*What is required*
Filter the entries below, keeping only lines with the word "layer".
**** Exercise material ****
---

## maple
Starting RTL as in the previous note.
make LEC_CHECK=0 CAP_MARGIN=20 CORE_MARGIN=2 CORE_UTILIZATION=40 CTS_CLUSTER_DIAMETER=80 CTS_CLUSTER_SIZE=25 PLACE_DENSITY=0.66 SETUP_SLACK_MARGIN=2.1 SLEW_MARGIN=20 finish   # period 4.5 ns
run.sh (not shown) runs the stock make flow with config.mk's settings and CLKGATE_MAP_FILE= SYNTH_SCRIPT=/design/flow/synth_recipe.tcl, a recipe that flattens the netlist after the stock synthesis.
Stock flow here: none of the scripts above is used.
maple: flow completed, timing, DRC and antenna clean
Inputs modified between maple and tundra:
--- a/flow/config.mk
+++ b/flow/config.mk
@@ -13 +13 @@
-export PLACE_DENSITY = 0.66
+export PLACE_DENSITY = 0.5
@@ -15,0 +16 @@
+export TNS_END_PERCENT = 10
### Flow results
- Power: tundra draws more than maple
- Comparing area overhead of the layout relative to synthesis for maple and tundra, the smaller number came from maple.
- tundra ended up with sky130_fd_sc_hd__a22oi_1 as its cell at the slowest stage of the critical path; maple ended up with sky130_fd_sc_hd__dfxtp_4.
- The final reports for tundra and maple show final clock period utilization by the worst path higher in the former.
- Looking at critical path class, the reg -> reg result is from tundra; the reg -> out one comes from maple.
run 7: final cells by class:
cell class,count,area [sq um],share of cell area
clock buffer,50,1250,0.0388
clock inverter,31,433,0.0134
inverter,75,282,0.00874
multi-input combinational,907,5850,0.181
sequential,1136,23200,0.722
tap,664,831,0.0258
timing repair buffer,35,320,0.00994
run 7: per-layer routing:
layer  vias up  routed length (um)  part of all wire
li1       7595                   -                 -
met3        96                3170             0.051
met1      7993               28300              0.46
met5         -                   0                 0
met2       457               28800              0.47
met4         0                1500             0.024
From an optimization exercise on the open Yosys and OpenROAD flow, aimed at a short achievable clock period and few clock cycles; shortcuts taken in it are not production practice.
Only simulation tests tie the RTL to the original design; equivalence was not proved.
Power is estimated from default activity; no workload was simulated.

==> run a <==
## cpu_core
module cpu_core (
    input  logic            clk,
    input  logic            rst,
    output cpu_pkg::addr_t  o_inst_addr,
    input  cpu_pkg::word_t  i_inst,
    input  logic            i_inst_valid,
    output cpu_pkg::addr_t  o_data_addr,
    input  cpu_pkg::word_t  i_data_in,
    output cpu_pkg::word_t  o_data_out,
    output logic            o_data_we,
    output logic            o_data_rd,
    input  logic            i_data_ready
);
clock: 8.0 ns
lec_check: 0
abc_area: 1
cap_margin: 20
core_margin: 2
core_utilization: 35
setup_slack_margin: 5
slew_margin: 20
tns_end_percent: 100
standard.sh (not shown) runs the stock make flow with config.mk's settings and CLKGATE_MAP_FILE= SYNTH_SCRIPT=/design/flow/synth_recipe.tcl, a recipe that flattens the netlist after the stock synthesis.
==> flow/flow/run.sh <==
#!/bin/bash
# Layout: the standard flow (standard.sh, unchanged synthesis and steps),
# except that the port buffers buffer_ports inserts are sky130_fd_sc_hd__buf_4
# rather than the cell it picks by default (a clkdlybuf4s50_1 delay buffer).
# make's full output goes to flow_make.log here; ORFS's own logs stay under orfs/logs.
set -euo pipefail
export BUFFER_PORTS_ARGS="-buffer_cell sky130_fd_sc_hd__buf_4"
bash standard.sh finish > flow_make.log 2>&1
==> run b (differences from run a) <==
--- a/flow/design.v
+++ b/flow/design.v
@@ -122,25 +122,27 @@
     output logic            o_data_rd,
     input  logic            i_data_ready
 );
     logic [31:2] pc;
     logic [31:0] e_a, e_b, e_s;      
     logic        e_fa, e_fb;         
-    logic [31:0] e_bx;               
     logic        e_fbp, e_fbn;       
+    logic        e_bp, e_bn;         
     logic [1:0]  e_fs;               
     logic [10:0] e_alu;              
     logic [31:0] e_sv;               
     logic        e_fsv;
     logic [4:0]  e_sa;               
     logic        e_fsa;
     logic [31:0] e_ca, e_cb;         
     logic        e_fca, e_fcb;
     logic [4:0]  e_dst;              
     logic        e_ld, e_st, e_br, e_bne, e_pred;
     logic        e_kill;             
+    logic        e_v;                
+    logic [31:2] e_pc;
     logic [31:2] e_alt;              
     logic [31:0] m_res;              
     logic [31:0] m_addr, m_sd;       
     logic        m_rd, m_we;
     logic [4:0]  m_dst;
     logic [31:0] w_data;
@@ -290,79 +292,84 @@
     mux2w #(.W(30)) i_alt_mux (
         .s (f_pred),
         .a (pc1),
         .b (f_btgt),
         .o (f_alt)
     );
+    logic [31:2] replay_pc;
+    assign replay_pc = (e_v && !e_kill) ? e_pc : pc;
     always_ff @(posedge clk) begin
         if (rst)
             pc <= '0;
-        else if (!stall)
+        else if (stall)
+            pc <= replay_pc;
+        else
             pc <= pc_d;
     end
     always_ff @(posedge clk) begin
-        if (rst) begin
+        if (rst || stall) begin
             e_dst  <= '0;
             e_ld   <= 1'b0;
             e_st   <= 1'b0;
             e_br   <= 1'b0;
             e_kill <= 1'b0;
-        end else if (!stall) begin
+            e_v    <= 1'b0;
+        end else begin
             e_kill <= e_misp;
             e_dst  <= issue ? f_dst : 5'd0;
             e_ld   <= issue && f_lw;
             e_st   <= issue && f_sw;
             e_br   <= issue && f_br;
+            e_v    <= issue;
         end
     end
     always_ff @(posedge clk) begin
-        if (!stall) begin
-            e_a     <= f_lui ? 32'd0 : f_rsv;
-            e_b     <= f_b_imm ? f_immv : f_rtv;
-            e_s     <= f_rtv;
-            e_fa    <= !f_lui && f_rs_e;
-            e_fb    <= !f_b_imm && f_rt_e;
-            e_bx    <= f_sub ? ~(f_b_imm ? f_immv : f_rtv) : (f_b_imm ? f_immv : f_rtv);
-            e_fbp   <= !f_b_imm && f_rt_e && !f_sub;
-            e_fbn   <= !f_b_imm && f_rt_e && f_sub;
-            e_fs    <= !f_rt_e ? 2'd0 : ek_ld ? 2'd2 : 2'd1;
-            e_alu   <= f_alu;
-            e_sv    <= f_rtv;
-            e_fsv   <= f_r_ok && f_rt_e;
-            e_sa    <= f_r_shv ? f_rsv[4:0] : i_inst[10:6];
-            e_fsa   <= f_r_shv && f_rs_e;
-            e_ca    <= f_rsv;
-            e_cb    <= f_rtv;
-            e_fca   <= f_br && f_rs_e;
-            e_fcb   <= f_br && f_rt_e;
-            e_bne   <= f_bne;
-            e_pred  <= f_pred;
-            e_alt   <= f_alt;
-        end
+        e_pc    <= pc;
+        e_a     <= f_lui ? 32'd0 : f_rsv;
+        e_b     <= f_b_imm ? f_immv : f_rtv;
+        e_s     <= f_rtv;
+        e_fa    <= !f_lui && f_rs_e;
+        e_fb    <= !f_b_imm && f_rt_e;
+        e_bp    <= (f_b_imm || !f_rt_e) && !f_sub;
+        e_bn    <= (f_b_imm || !f_rt_e) && f_sub;
+        e_fbp   <= !f_b_imm && f_rt_e && !f_sub;
+        e_fbn   <= !f_b_imm && f_rt_e && f_sub;
+        e_fs    <= !f_rt_e ? 2'd0 : ek_ld ? 2'd2 : 2'd1;
+        e_alu   <= f_alu;
+        e_sv    <= f_rtv;
+        e_fsv   <= f_r_ok && f_rt_e;
+        e_sa    <= f_r_shv ? f_rsv[4:0] : i_inst[10:6];
+        e_fsa   <= f_r_shv && f_rs_e;
+        e_ca    <= f_rsv;
+        e_cb    <= f_rtv;
+        e_fca   <= f_br && f_rs_e;
+        e_fcb   <= f_br && f_rt_e;
+        e_bne   <= f_bne;
+        e_pred  <= f_pred;
+        e_alt   <= f_alt;
     end
     logic [31:0] a, b, s, sum, alu;
-    logic [31:0] sv, ca, cb, shl, shr;
+    logic [31:0] sv, shl, shr;
     logic [4:0]  amt;
     logic        e_sub, e_eq, e_taken;
     assign a = e_fa ? m_res : e_a;
     assign b = e_fb ? m_res : e_b;
     assign s = (e_fs == 2'd1) ? m_res : (e_fs == 2'd2) ? i_data_in : e_s;
     assign e_sub = e_alu[1] | e_alu[6] | e_alu[7];
     logic [31:0] bx;
-    assign bx = ({32{e_fbp}} & m_res) | ({32{e_fbn}} & ~m_res) | ({32{!e_fb}} & e_bx);
+    assign bx = ({32{e_fbp}} & m_res) | ({32{e_fbn}} & ~m_res) |
+                ({32{e_bp}} & e_b) | ({32{e_bn}} & ~e_b);
     ks_add #(.N(32), .L(5)) i_add (
         .a    (a),
         .b    (bx),
         .cin  (e_sub),
         .sum  (sum),
         .cout ()
     );
     assign sv  = e_fsv ? m_res : e_sv;
     assign amt = e_fsa ? m_res[4:0] : e_sa;
-    assign ca  = e_fca ? m_res : e_ca;
-    assign cb  = e_fcb ? m_res : e_cb;
     assign shl = sv << amt;
     assign shr = 32'($signed({e_alu[10] & sv[31], sv}) >>> amt);
     logic [31:0] alu_o;
     mux2w #(.W(32)) i_res_mux (
         .s (e_alu[0] | e_alu[1]),
         .a (sum),
@@ -379,13 +386,17 @@
              | ({32{e_alu[4]}} & (a ^ b))
              | ({32{e_alu[5]}} & ~(a | b))
              | {31'b0, (e_alu[6] & slt) | (e_alu[7] & sltu)}
              | ({32{e_alu[8]}} & shl)
              | ({32{e_alu[9] | e_alu[10]}} & shr));
     end
-    assign e_eq    = (ca == cb);
+    logic eq_rr, eq_mr, eq_rm;
+    assign eq_rr   = (e_ca == e_cb);
+    assign eq_mr   = (m_res == e_cb);
+    assign eq_rm   = (e_ca == m_res);
+    assign e_eq    = e_fca ? (e_fcb ? 1'b1 : eq_mr) : (e_fcb ? eq_rm : eq_rr);
     assign e_taken = e_bne ? !e_eq : e_eq;
     assign e_misp  = ek_br && (e_taken != e_pred);
     logic [31:0] zadd;
     assign zadd   = ~((e_a ^ e_b) ^ {e_a[30:0] | e_b[30:0], 1'b0});
     assign e_zok  = ek_dst != 5'd0 && !ek_ld && !e_fa && !e_fb && (e_alu[0] || e_alu[1] || e_alu[4]);
     assign e_zero = e_alu[0] ? &zadd : (e_a == e_b);
==> flow/run.sh (new file) <==
#!/bin/bash
# synth_recipe.tcl (not shown) runs the flow's synth.tcl, then flattens the netlist and writes it again
# the make line also repeats each setting of config.mk as NAME=value (left out here)
make -C /OpenROAD-flow-scripts/flow DESIGN_CONFIG=/design/flow/config.mk WORK_HOME=/design/flow/orfs CLKGATE_MAP_FILE= SYNTH_SCRIPT=/design/flow/synth_recipe.tcl finish
--- a/flow/config.mk
+++ b/flow/config.mk
@@ -5,10 +5,10 @@
 export SDC_FILE = /design/flow/constraint.sdc
 export NUM_CORES = 4
 export LEC_CHECK = 0
 export ABC_AREA = 1
 export CAP_MARGIN = 20
 export CORE_MARGIN = 2
-export CORE_UTILIZATION = 35
+export CORE_UTILIZATION = 40
 export SETUP_SLACK_MARGIN = 5
 export SLEW_MARGIN = 20
 export TNS_END_PERCENT = 100
removed: flow/flow/run.sh
removed: flow/standard.sh
==> notes <==
Between run b and run a, the lower sequential share of layout area is in run a (gap 0.59 points).
In run b the final area is lower than in run a, by 6.5%.
Against run a, the combinational power of run b is lower by about 23%.
Count of clock-buffer cells in the layout: run b is lower than run a (14).
Between run b and run a, the lower sequential power is in run b (gap 4.0%, measured against run a).
Setup slack: run a is higher than run b (0.12 ns).
Synthesized cell count: run b is lower than run a (about 7%).
In run b the utilization is higher than in run a, by 6.2 points.
Between run b and run a, the lower total power is in run b (gap about 6%, measured against run a).
Of run b and run a, run a has the higher clock power (gap 2.6%, measured against run a).
Testbench counts of run a, summed over its fixed seeds: cycles 15,692.
Testbench counts of run b, summed over its fixed seeds: cycles 15,692.

## separate check: timing with driven ports
In the flow no input, the clock included, has a driving cell. The finished layouts below were timed again as built, in two steps.
Step 1 sets driving cells, clkbuf_16 on the clock port and buf_2 on the other inputs (assumed; they add their load-dependent delay and slew).
Step 2 moves the port delays by t, midway between the first and last clock arrival at a register: inputs arrive t later, outputs are due t later. That takes back most of the time a late clock gives input paths.
Slacks: ideal / step 1 / step 2; pairs: ideal / step 1.
| run | shift t [ns] | setup WS [ns] | hold slack, ns | latest minus earliest clock arrival (ns) |
|---|---|---|---|---|
| run a | 0.945 | 4.472 / 4.482 / 3.540 | 0.467 / 0.467 / 0.467 | 0.069 / 0.070 |
| run b | 0.912 | 4.356 / 4.359 / 3.446 | 0.431 / 0.431 / 0.431 | 0.075 / 0.075 |
After both steps setup and hold are still met in every run listed. For run a, which loses most, drivers alone change the setup slack by +0.010 ns; drivers and shift together by -0.932 ns.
****
*Output of the task*
run 7: per-layer routing:
layer  vias up  routed length (um)  part of all wire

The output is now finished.